> YOUR GOAL: An exact copy of all the entries below is what this task needs.

> GIVEN ENTRIES:
==> config.mk <==
export PLATFORM = sky130hd
export DESIGN_NAME = mac_merge_rtx_byte_port_flat
export DESIGN_NICKNAME = d
export VERILOG_FILES = /design/src/rtl/mac_merge_pkg.sv /design/src/rtl/mac_merge_rtx_byte_port_if.sv /design/src/rtl/mac_merge_ipg_counter.sv /design/src/rtl/mac_merge_rtx_byte_port.sv /design/src/flat_wrapper.sv
export SDC_FILE = /design/constraint.sdc
export NUM_CORES = 1
export LEC_CHECK = 0
export ABC_AREA = 1
export CAP_MARGIN = 10
export CORE_MARGIN = 2
export CORE_UTILIZATION = 40
export CTS_CLUSTER_SIZE = 20
export DETAILED_ROUTE_END_ITERATION = 10
export PLACE_DENSITY = 0.59
export SLEW_MARGIN = 5
export SYNTH_ARGS = -nofsm -noshare
export SYNTH_HDL_FRONTEND = slang
export SYNTH_SLANG_ARGS = --single-unit
==> constraint.sdc <==
create_clock -name clk -period 7.56 [get_ports clk]
set_input_delay 1.512 -clock clk [delete_from_list [all_inputs] [get_ports clk]]
set_output_delay 1.512 -clock clk [all_outputs]
set_load 0.02 [all_outputs]
==> src/rtl/mac_merge_pkg.sv <==
// Shared MAC Merge definitions: transmit byte-port states and the reflected CRC-32
// byte step used by both the transmit mCRC generator and the receive-side checker.
package mac_merge_pkg;

    typedef enum logic [2:0] {
        TX_IDLE,
        TX_DATA,
        TX_MCRC,
        TX_CPLT,
        TX_IPG
    } rtx_state_e;

    localparam logic [31:0] CRC32_POLY       = 32'hEDB88320;
    localparam logic [31:0] CRC32_INIT       = 32'hFFFFFFFF;
    localparam logic [31:0] MCRC_XOR_DEFAULT = 32'h0000FFFF;

    // One byte of reflected CRC-32, LSB first.
    function automatic logic [31:0] crc32_byte(input logic [31:0] crc, input logic [7:0] data);
        logic [31:0] c;
        c = crc ^ {24'h000000, data};
        for (int i = 0; i < 8; i++) begin
            c = c[0] ? ((c >> 1) ^ CRC32_POLY) : (c >> 1);
        end
        return c;
    endfunction

endpackage

==> src/rtl/mac_merge_rtx_byte_port_if.sv <==
// Byte stream from the transmit processing state diagram plus the GMII-side outputs.
interface mac_merge_rtx_byte_port_if;
    logic [7:0] tx_byte;
    logic       tx_byte_valid;
    logic       crc_en;
    logic       crc_clear;
    logic       mcrc_req;
    logic       cplt_req;
    logic       ipg_start;
    logic       byte_ready;
    logic       rTXByteSent;
    logic       mCRC_sent;
    logic       data_complete_sent;
    logic       ipg_timer_done;
    logic [7:0] txd;
    logic       tx_en;

    modport master (
        output tx_byte, tx_byte_valid, crc_en, crc_clear, mcrc_req, cplt_req, ipg_start,
        input  byte_ready, rTXByteSent, mCRC_sent, data_complete_sent, ipg_timer_done, txd, tx_en
    );

    modport slave (
        input  tx_byte, tx_byte_valid, crc_en, crc_clear, mcrc_req, cplt_req, ipg_start,
        output byte_ready, rTXByteSent, mCRC_sent, data_complete_sent, ipg_timer_done, txd, tx_en
    );
endinterface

> COMPLETED EXERCISE:
==> config.mk <==
export PLATFORM = sky130hd
export DESIGN_NAME = mac_merge_rtx_byte_port_flat
export DESIGN_NICKNAME = d
export VERILOG_FILES = /design/src/rtl/mac_merge_pkg.sv /design/src/rtl/mac_merge_rtx_byte_port_if.sv /design/src/rtl/mac_merge_ipg_counter.sv /design/src/rtl/mac_merge_rtx_byte_port.sv /design/src/flat_wrapper.sv
export SDC_FILE = /design/constraint.sdc
export NUM_CORES = 1
export LEC_CHECK = 0
export ABC_AREA = 1
export CAP_MARGIN = 10
export CORE_MARGIN = 2
export CORE_UTILIZATION = 40
export CTS_CLUSTER_SIZE = 20
export DETAILED_ROUTE_END_ITERATION = 10
export PLACE_DENSITY = 0.59
export SLEW_MARGIN = 5
export SYNTH_ARGS = -nofsm -noshare
export SYNTH_HDL_FRONTEND = slang
export SYNTH_SLANG_ARGS = --single-unit
==> constraint.sdc <==
create_clock -name clk -period 7.56 [get_ports clk]
set_input_delay 1.512 -clock clk [delete_from_list [all_inputs] [get_ports clk]]
set_output_delay 1.512 -clock clk [all_outputs]
set_load 0.02 [all_outputs]
==> src/rtl/mac_merge_pkg.sv <==
// Shared MAC Merge definitions: transmit byte-port states and the reflected CRC-32
// byte step used by both the transmit mCRC generator and the receive-side checker.
package mac_merge_pkg;

    typedef enum logic [2:0] {
        TX_IDLE,
        TX_DATA,
        TX_MCRC,
        TX_CPLT,
        TX_IPG
    } rtx_state_e;

    localparam logic [31:0] CRC32_POLY       = 32'hEDB88320;
    localparam logic [31:0] CRC32_INIT       = 32'hFFFFFFFF;
    localparam logic [31:0] MCRC_XOR_DEFAULT = 32'h0000FFFF;

    // One byte of reflected CRC-32, LSB first.
    function automatic logic [31:0] crc32_byte(input logic [31:0] crc, input logic [7:0] data);
        logic [31:0] c;
        c = crc ^ {24'h000000, data};
        for (int i = 0; i < 8; i++) begin
            c = c[0] ? ((c >> 1) ^ CRC32_POLY) : (c >> 1);
        end
        return c;
    endfunction

endpackage

==> src/rtl/mac_merge_rtx_byte_port_if.sv <==
// Byte stream from the transmit processing state diagram plus the GMII-side outputs.
interface mac_merge_rtx_byte_port_if;
    logic [7:0] tx_byte;
    logic       tx_byte_valid;
    logic       crc_en;
    logic       crc_clear;
    logic       mcrc_req;
    logic       cplt_req;
    logic       ipg_start;
    logic       byte_ready;
    logic       rTXByteSent;
    logic       mCRC_sent;
    logic       data_complete_sent;
    logic       ipg_timer_done;
    logic [7:0] txd;
    logic       tx_en;

    modport master (
        output tx_byte, tx_byte_valid, crc_en, crc_clear, mcrc_req, cplt_req, ipg_start,
        input  byte_ready, rTXByteSent, mCRC_sent, data_complete_sent, ipg_timer_done, txd, tx_en
    );

    modport slave (
        input  tx_byte, tx_byte_valid, crc_en, crc_clear, mcrc_req, cplt_req, ipg_start,
        output byte_ready, rTXByteSent, mCRC_sent, data_complete_sent, ipg_timer_done, txd, tx_en
    );
endinterface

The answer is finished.